In social psychology, the Halo Effect is classified as a cognitive bias where an individual transfers his feelings about one aspect of something (a person, product, brand, website, etc.) and extrapolates it into an overall opinion about it. For example, he smiled at me when I walked in so I think he’s a nice person. If we like or are impressed with one part, we will transfer those positive feelings to the whole. We love it! This phenomenon can also work negatively. If we dislike something or are disappointed with it, we’ll think the whole thing stinks. He gave me a dirty look so he’s obviously a horrible person.

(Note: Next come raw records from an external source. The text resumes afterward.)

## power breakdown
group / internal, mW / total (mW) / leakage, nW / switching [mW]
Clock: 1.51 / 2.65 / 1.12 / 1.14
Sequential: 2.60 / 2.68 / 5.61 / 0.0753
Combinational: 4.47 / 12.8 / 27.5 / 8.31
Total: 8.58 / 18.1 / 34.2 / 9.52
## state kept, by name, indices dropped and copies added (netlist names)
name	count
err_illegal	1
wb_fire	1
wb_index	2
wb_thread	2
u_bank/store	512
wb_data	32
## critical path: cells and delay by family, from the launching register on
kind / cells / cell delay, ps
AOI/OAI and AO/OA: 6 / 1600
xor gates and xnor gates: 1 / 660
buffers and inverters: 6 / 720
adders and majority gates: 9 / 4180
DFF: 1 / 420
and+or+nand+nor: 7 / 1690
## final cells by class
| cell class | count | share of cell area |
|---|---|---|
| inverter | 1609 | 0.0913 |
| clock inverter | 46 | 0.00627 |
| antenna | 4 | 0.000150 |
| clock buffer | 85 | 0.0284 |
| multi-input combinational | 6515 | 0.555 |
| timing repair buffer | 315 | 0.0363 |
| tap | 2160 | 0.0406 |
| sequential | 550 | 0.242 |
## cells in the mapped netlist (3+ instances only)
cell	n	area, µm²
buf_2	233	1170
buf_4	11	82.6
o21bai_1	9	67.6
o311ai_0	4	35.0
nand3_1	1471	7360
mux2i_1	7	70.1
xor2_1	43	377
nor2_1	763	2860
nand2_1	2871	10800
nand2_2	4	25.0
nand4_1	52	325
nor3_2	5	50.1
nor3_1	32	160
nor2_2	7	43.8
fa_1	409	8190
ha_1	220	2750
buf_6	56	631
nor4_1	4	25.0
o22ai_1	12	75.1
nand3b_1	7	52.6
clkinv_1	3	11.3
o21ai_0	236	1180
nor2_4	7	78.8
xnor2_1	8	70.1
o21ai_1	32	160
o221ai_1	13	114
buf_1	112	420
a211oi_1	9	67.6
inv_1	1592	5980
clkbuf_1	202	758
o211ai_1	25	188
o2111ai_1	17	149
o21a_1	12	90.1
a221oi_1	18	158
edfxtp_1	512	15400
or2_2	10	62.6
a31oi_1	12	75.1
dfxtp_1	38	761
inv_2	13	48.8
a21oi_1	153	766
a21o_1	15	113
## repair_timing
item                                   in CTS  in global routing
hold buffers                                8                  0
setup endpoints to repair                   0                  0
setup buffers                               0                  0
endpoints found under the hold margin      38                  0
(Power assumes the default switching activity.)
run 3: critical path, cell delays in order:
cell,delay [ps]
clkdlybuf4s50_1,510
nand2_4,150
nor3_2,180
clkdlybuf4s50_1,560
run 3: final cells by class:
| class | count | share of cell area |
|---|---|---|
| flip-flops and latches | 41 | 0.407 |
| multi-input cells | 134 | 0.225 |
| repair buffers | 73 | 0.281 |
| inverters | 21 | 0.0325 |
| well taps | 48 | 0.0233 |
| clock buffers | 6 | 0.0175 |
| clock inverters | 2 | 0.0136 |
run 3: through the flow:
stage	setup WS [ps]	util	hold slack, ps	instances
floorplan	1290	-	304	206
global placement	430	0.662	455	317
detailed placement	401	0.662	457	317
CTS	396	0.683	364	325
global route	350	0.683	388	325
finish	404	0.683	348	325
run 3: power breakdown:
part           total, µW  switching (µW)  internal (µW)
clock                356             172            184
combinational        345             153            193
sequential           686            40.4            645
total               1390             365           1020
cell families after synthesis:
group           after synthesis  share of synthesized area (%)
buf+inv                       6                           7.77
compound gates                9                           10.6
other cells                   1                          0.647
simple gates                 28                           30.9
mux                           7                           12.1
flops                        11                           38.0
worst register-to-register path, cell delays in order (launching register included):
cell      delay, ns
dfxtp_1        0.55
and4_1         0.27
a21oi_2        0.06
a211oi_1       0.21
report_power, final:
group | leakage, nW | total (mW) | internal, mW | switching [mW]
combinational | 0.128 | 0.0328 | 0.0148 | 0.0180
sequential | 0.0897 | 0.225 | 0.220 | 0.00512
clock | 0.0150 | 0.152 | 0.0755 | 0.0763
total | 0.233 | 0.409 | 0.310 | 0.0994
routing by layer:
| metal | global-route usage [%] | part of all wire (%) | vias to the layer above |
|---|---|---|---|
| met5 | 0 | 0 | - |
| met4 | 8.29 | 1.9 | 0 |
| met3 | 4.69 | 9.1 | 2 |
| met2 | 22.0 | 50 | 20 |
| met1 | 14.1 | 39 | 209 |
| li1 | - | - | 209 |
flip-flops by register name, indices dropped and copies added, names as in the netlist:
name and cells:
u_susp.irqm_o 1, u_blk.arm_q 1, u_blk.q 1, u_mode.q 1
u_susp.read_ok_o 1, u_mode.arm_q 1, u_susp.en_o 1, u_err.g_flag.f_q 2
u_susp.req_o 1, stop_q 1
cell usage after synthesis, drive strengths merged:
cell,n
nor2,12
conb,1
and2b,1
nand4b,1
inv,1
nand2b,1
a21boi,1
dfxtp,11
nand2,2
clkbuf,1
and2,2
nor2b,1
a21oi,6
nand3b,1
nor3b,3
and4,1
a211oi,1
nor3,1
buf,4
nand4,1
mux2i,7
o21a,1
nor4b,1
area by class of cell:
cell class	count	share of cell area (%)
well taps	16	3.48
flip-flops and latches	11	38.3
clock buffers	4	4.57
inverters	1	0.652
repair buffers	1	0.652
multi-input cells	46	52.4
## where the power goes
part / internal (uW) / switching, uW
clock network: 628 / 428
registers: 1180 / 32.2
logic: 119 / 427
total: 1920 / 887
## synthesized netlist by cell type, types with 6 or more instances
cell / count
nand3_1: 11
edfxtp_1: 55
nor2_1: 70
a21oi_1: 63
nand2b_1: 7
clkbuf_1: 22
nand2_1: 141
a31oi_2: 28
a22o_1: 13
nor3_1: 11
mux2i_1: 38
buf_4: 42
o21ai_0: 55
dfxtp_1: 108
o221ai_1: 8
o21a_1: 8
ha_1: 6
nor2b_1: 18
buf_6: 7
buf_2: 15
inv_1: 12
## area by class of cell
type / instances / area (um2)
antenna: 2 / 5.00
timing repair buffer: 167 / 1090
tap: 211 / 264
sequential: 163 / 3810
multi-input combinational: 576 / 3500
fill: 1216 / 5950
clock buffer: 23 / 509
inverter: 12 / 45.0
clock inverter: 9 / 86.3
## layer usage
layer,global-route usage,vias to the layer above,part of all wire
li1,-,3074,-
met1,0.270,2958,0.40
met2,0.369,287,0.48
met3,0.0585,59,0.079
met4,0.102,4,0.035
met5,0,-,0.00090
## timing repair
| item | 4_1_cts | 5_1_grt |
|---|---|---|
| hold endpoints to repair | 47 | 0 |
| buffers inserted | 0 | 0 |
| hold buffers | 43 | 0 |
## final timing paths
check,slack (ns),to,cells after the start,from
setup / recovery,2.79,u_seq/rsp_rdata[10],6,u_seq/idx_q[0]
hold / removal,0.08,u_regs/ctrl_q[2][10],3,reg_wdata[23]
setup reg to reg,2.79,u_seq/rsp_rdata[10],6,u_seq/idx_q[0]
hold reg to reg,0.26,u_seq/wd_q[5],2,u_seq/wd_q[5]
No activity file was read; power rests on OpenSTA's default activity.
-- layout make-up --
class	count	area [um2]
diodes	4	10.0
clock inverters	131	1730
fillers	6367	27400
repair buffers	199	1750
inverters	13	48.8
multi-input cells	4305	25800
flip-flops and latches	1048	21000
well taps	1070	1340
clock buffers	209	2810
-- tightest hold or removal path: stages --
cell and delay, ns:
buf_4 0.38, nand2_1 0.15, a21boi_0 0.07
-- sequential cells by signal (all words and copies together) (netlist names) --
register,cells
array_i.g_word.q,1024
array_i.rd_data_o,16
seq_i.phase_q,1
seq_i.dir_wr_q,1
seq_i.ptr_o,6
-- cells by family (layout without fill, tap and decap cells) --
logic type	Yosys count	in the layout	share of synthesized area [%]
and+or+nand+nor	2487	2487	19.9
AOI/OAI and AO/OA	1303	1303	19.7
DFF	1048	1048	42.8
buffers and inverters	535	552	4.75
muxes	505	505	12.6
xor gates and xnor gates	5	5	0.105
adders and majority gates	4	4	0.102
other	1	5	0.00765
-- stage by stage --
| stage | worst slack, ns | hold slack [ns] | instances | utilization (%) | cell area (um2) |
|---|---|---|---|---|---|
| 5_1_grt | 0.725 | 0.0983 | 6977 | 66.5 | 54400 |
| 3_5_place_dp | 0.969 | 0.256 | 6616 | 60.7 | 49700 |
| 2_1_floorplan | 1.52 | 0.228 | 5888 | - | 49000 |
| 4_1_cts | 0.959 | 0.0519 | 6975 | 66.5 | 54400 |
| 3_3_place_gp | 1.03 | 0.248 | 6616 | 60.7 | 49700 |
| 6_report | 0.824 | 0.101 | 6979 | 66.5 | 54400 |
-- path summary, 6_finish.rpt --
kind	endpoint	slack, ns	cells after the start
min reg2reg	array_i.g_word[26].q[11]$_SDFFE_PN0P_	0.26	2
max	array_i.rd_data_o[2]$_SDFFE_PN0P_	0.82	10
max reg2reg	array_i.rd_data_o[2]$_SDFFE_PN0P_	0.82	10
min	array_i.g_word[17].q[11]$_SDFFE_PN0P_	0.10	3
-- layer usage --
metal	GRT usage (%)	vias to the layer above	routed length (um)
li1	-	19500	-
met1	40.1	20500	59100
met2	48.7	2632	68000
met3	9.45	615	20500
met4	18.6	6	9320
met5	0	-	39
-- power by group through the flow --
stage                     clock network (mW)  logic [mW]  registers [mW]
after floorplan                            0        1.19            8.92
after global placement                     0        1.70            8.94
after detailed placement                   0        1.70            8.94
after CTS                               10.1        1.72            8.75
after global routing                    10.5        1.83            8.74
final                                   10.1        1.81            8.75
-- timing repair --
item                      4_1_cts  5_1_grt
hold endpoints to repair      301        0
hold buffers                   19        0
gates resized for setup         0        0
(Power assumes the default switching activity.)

So what does the Halo Effect have to do with your website? Actually, everything. If visitors have an enjoyable experience, even if it’s a short one, they’ll consider it a good website. If they visit it for a quick check of your application deadline and they find what they need easily, they’ll transfer that good feeling to your entire site. If the same quick visit causes them anxiety because they can't find the information they’re looking for, they’ll think your whole website is a great big mess. The Halo Effect is not fair, but it is a definite reality.
First Impressions Count
The Halo Effect also reinforces the saying that “first impressions count” since opinions are created based on the initial contact. If you go to a new restaurant for the first time and have an amazing meal, you believe it’s a great restaurant and it will be extremely difficult to persuade you to believe otherwise. Of course the reverse is also true. If you find a bug in your food at a new restaurant, no matter how much they apologize and bring you a new plate, you’ll still think it’s a terrible place and convincing you otherwise would not be easy. When it comes to your website, you don’t want to have to fight your way back from a bad first impression.
Design vs. Usability
Without a doubt, you want your website to look beautiful as well as operate beautifully. However, when it comes to a website’s first impression, it just might be “better to look good than to feel good.” The initial impact of a well-designed site can draw attention away from any glitches in usability. But a perfectly functioning, highly usable site will not compensate for a negative first impression caused by poor design and content. Once again the Halo Effect comes into play and visitors are transferring judgment based on one characteristic to the whole system.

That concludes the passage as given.